Look through the data and write out every line with the word "constraint" in it.

(Records to process):
============

==> src/rtl/bsc_pkg.sv <==
// Package: shared types for the dual-input step counter.
// Assumes: nothing beyond IEEE 1800-2017.
package bsc_pkg;

    // Step decision produced each system clock cycle.
    typedef enum logic [1:0] {
        STEP_HOLD = 2'd0,
        STEP_INC  = 2'd1,
        STEP_DEC  = 2'd2
    } step_e;

    // Number of count-input lanes (advance and retreat).
    localparam int unsigned LANES = 2;
    localparam int unsigned LANE_UP = 0;
    localparam int unsigned LANE_DN = 1;

endpackage

==> src/rtl/bsc_edge_detect.sv <==
// Module: bsc_edge_detect
// Flags a rising edge on a level input by comparing it with the value
// held from the previous system clock. The history resets to IDLE so
// that an input resting at its idle level produces no edge after reset.
// Assumes: pin_i is synchronous to clk and stays stable for at least
// one clock per level.
module bsc_edge_detect #(
    parameter logic IDLE = 1'b1
) (
    input  logic clk,
    input  logic rst_n,
    input  logic pin_i,
    output logic rise_o
);

    logic prev_q;

    // Hold the last sampled level of the input.
    always_ff @(posedge clk) begin
        if (!rst_n) begin
            prev_q <= IDLE;
        end else begin
            prev_q <= pin_i;
        end
    end

    // Rising edge: high now, low last cycle.
    always_comb begin
        rise_o = pin_i & ~prev_q;
    end

endmodule

==> src/rtl/bsc_step_decode.sv <==
// Module: bsc_step_decode
// Turns the two edge flags into one step decision. An edge counts only
// while the opposite count input rests high. If both qualify in one
// cycle, they cancel and the count holds.
// Assumes: edge flags come from bsc_edge_detect on the same pins.
module bsc_step_decode
    import bsc_pkg::*;
(
    input  logic  up_pin,
    input  logic  dn_pin,
    input  logic  up_rise,
    input  logic  dn_rise,
    output step_e step_o
);

    logic inc_ok;
    logic dec_ok;

    // Qualify each edge with the other input's level.
    always_comb begin
        inc_ok = up_rise & dn_pin;
        dec_ok = dn_rise & up_pin;
    end

    // Choose the step; simultaneous qualified edges cancel.
    always_comb begin
        unique case ({dec_ok, inc_ok})
            2'b01:   step_o = STEP_INC;
            2'b10:   step_o = STEP_DEC;
            default: step_o = STEP_HOLD;
        endcase
    end

endmodule

==> src/rtl/bsc_count_core.sv <==
// Module: bsc_count_core
// Holds the count register and forms the visible count. Clear and load
// are applied to the register at the next clock and also bypass it
// combinationally, so their effect shows before any edge. Priority is:
// clear, then load, then step.
// Assumes: step_i is already qualified by bsc_step_decode.
module bsc_count_core
    import bsc_pkg::*;
#(
    parameter int unsigned W = 4
) (
    input  logic         clk,
    input  logic         rst_n,
    input  logic         clr,
    input  logic         load_n,
    input  logic [W-1:0] din,
    input  step_e        step_i,
    output logic [W-1:0] count_o
);

    localparam logic [W-1:0] ZERO = '0;
    localparam logic [W-1:0] ONE  = W'(1);

    logic [W-1:0] cnt_q;
    logic [W-1:0] cnt_d;

    // Next stored value by priority: clear, load, step.
    always_comb begin
        cnt_d = cnt_q;
        if (clr) begin
            cnt_d = ZERO;
        end else if (!load_n) begin
            cnt_d = din;
        end else begin
            unique case (step_i)
                STEP_INC: cnt_d = cnt_q + ONE;
                STEP_DEC: cnt_d = cnt_q - ONE;
                default:  cnt_d = cnt_q;
            endcase
        end
    end

    // Stored count register.
    always_ff @(posedge clk) begin
        if (!rst_n) begin
            cnt_q <= ZERO;
        end else begin
            cnt_q <= cnt_d;
        end
    end

    // Visible count: overrides bypass the register.
    always_comb begin
        if (clr) begin
            count_o = ZERO;
        end else if (!load_n) begin
            count_o = din;
        end else begin
            count_o = cnt_q;
        end
    end

endmodule

==> src/rtl/bsc_cascade_flags.sv <==
// Module: bsc_cascade_flags
// Forms the active-low carry and borrow. Each is gated by the low phase
// of its count input, so it rises with that input's next edge.
// Assumes: count_i is the visible count.
module bsc_cascade_flags #(
    parameter int unsigned W = 4
) (
    input  logic [W-1:0] count_i,
    input  logic         up_pin,
    input  logic         dn_pin,
    output logic         carry_n,
    output logic         borrow_n
);

    localparam logic [W-1:0] TOP = '1;
    localparam logic [W-1:0] BOT = '0;

    // Terminal-count detection gated by the count input's low phase.
    always_comb begin
        carry_n  = ~((count_i == TOP) & ~up_pin);
        borrow_n = ~((count_i == BOT) & ~dn_pin);
    end

endmodule

==> src/rtl/bidir_step_counter.sv <==
// Module: bidir_step_counter (top)
// W-bit counter stepped up or down by rising edges on two separate count
// inputs, which the system clock samples. It has an immediate clear and
// load, plus active-low carry and borrow for cascading.
// Assumes: up_in and dn_in are synchronous to clk and toggle at no more
// than half the clk rate.
module bidir_step_counter
    import bsc_pkg::*;
#(
    parameter int unsigned W = 4
) (
    input  logic         clk,
    input  logic         rst_n,
    input  logic         up_in,
    input  logic         dn_in,
    input  logic         clr,
    input  logic         load_n,
    input  logic [W-1:0] din,
    output logic [W-1:0] count,
    output logic         carry_n,
    output logic         borrow_n
);

    logic [LANES-1:0] pins;
    logic [LANES-1:0] rises;
    step_e            step;

    // Gather the count inputs into lanes.
    always_comb begin
        pins[LANE_UP] = up_in;
        pins[LANE_DN] = dn_in;
    end

    // One edge detector per count input, both idling high.
    for (genvar i = 0; i < LANES; i++) begin : g_lane
        bsc_edge_detect #(.IDLE(1'b1)) u_edge (
            .clk    (clk),
            .rst_n  (rst_n),
            .pin_i  (pins[i]),
            .rise_o (rises[i])
        );
    end

    bsc_step_decode u_decode (
        .up_pin  (up_in),
        .dn_pin  (dn_in),
        .up_rise (rises[LANE_UP]),
        .dn_rise (rises[LANE_DN]),
        .step_o  (step)
    );

    bsc_count_core #(.W(W)) u_core (
        .clk     (clk),
        .rst_n   (rst_n),
        .clr     (clr),
        .load_n  (load_n),
        .din     (din),
        .step_i  (step),
        .count_o (count)
    );

    bsc_cascade_flags #(.W(W)) u_flags (
        .count_i  (count),
        .up_pin   (up_in),
        .dn_pin   (dn_in),
        .carry_n  (carry_n),
        .borrow_n (borrow_n)
    );

endmodule

==> config.mk <==
export PLATFORM = sky130hd
export DESIGN_NAME = bidir_step_counter
export DESIGN_NICKNAME = d
export VERILOG_FILES = /design/src/rtl/bsc_pkg.sv /design/src/rtl/bsc_edge_detect.sv /design/src/rtl/bsc_step_decode.sv /design/src/rtl/bsc_count_core.sv /design/src/rtl/bsc_cascade_flags.sv /design/src/rtl/bidir_step_counter.sv
export SDC_FILE = /design/constraint.sdc
export NUM_CORES = 1
export LEC_CHECK = 0
export BUFFER_PORTS_ARGS = -buffer_cell sky130_fd_sc_hd__buf_2
export CORE_AREA = 5 5 42 44
export CTS_BUF_LIST = sky130_fd_sc_hd__clkbuf_4 sky130_fd_sc_hd__clkbuf_8
export CTS_CLUSTER_SIZE = 24
export DETAILED_ROUTE_END_ITERATION = 8
export DIE_AREA = 0 0 47 49
export PLACE_DENSITY = 0.62
export SLEW_MARGIN = 10
export SYNTH_ARGS = -nofsm -noshare
export SYNTH_HDL_FRONTEND = slang
export SYNTH_HIERARCHICAL = 1
export SYNTH_SLANG_ARGS = --single-unit
==> constraint.sdc <==
create_clock -name clk -period 3.2 [get_ports clk]
set_input_delay 0.32 -clock clk [delete_from_list [all_inputs] [get_ports clk]]
set_output_delay 0.32 -clock clk [all_outputs]
set_load 0.03 [all_outputs]
-- Word level (Yosys, flattened, before mapping)
Cells that the tools add are included.
W data, S select, Z words.
- flip-flop bits (word level): 6
- bits of input ports: 10
- output and inout bits: 6
- word-level logic and storage cells: 31
- add/sub/neg operators: 2
- eq/ne operators: 6
- multiplexer cells: 5
- bitwise logic cells: 13
- reductions and logical operators: 2
- operators with widths (cell ; count):
    $mux W4 ; 3
    $pmux W4 S2 ; 1
    $not A1 Y1 ; 7
    $and A1 B1 Y1 ; 6
    $add A4 B1 Y4 const B ; 1
    $eq A2 B1 Y1 const B ; 2
    $eq A2 B2 Y1 const B ; 2
    $eq A4 B4 Y1 const B ; 1
    $logic_not A4 Y1 ; 1
    $pmux W2 S2 ; 1
    $sub A4 B1 Y4 const B ; 1
    $ne A3 B1 Y1 const B ; 1
    $reduce_or A2 Y1 ; 1

-- Longest topological paths before layout
- depth in word-level cells: 8
- mapped depth: 10
- gate-level depth less buffers: 10

-- Modules after synthesis
Netlist, hierarchy kept.
- modules (own cells, without submodules) (module ; instances ; cells each ; area an instance (um2) ; seq. area each (um2)):
    bsc_count_core ; 1 ; 42 ; 337.8 ; 80.1
    bsc_edge_detect ; 2 ; 3 ; 40.0 ; 20.0
    bsc_cascade_flags ; 1 ; 5 ; 25.0 ; 0.0
    bsc_step_decode ; 1 ; 3 ; 15.0 ; 0.0

-- Least setup slack after synthesis
Ideal clock, no wire load.
- path kind: input to output
- from: input load_n
- to: output carry_n
- arrival time: 1752 ps
- setup slack: 1128 ps
- cell stages on the path: 4
- buffers on the path: 1
- path through: clkbuf_1 -> nand2_1 -> a21oi_1 -> nand4_1
- longest elaborated chain between the ends: 5
- RTL lines (item ; RTL line ; text):
    start, declared ; bidir_step_counter.sv:17 ; input logic load_n,
    $mux W4 ; bsc_count_core.sv:56 ; end else if (!load_n) begin
    $mux W4 ; bsc_count_core.sv:54 ; if (clr) begin
    named net count[3] ; bidir_step_counter.sv:19 ; output logic [W-1:0] count,
    $eq A4 B4 Y1 ; bsc_cascade_flags.sv:20 ; carry_n = ~((count_i == TOP) & ~up_pin);
    $and A1 B1 Y1 ; bsc_cascade_flags.sv:20 ;
    $not A1 Y1 ; bsc_cascade_flags.sv:20 ;
    end, declared ; bidir_step_counter.sv:20 ; output logic carry_n,
The timed path passes the listed nets, and every way through them passes these cells.

-- Worst setup path in the final report
- from: register g_lane[1].u_edge.prev_q
- to: register u_core.cnt_q[2]
- longest elaborated chain between the ends: 8
- RTL lines (item ; RTL line ; text):
    start, declared ; bsc_edge_detect.sv:16 ; logic prev_q;
    start signal, assigned ; bsc_edge_detect.sv:23 ; prev_q <= pin_i;
    $not A1 Y1 * ; bsc_edge_detect.sv:29 ; rise_o = pin_i & ~prev_q;
    $and A1 B1 Y1 * ; bsc_edge_detect.sv:29 ;
    named net rises[1] ; bidir_step_counter.sv:25 ; logic [LANES-1:0] rises;
    $and A1 B1 Y1 * ; bsc_step_decode.sv:22 ; dec_ok = dn_rise & up_pin;
    $eq A2 B2 Y1 / $eq A2 B1 Y1 (equally long branches) ; bsc_step_decode.sv:27 ; unique case ({dec_ok, inc_ok})
    $pmux W2 S2 * ; bsc_step_decode.sv:27 ;
    named net step[1] ; bidir_step_counter.sv:26 ; step_e step;
    $eq A2 B2 Y1 / $eq A2 B1 Y1 (equally long branches) ; bsc_count_core.sv:35 ; unique case (step_i)
    $pmux W4 S2 ; bsc_count_core.sv:35 ;
    $mux W4 ; bsc_count_core.sv:32 ; end else if (!load_n) begin
    end signal, assigned ; bsc_count_core.sv:48 ; cnt_q <= cnt_d;
    end, declared ; bsc_count_core.sv:24 ; logic [W-1:0] cnt_q;
The timed path passes the listed nets; every way through them passes the cells marked *.
A chain may end at the register's enable or synchronous reset.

============

(Solution):
export SDC_FILE = /design/constraint.sdc
==> constraint.sdc <==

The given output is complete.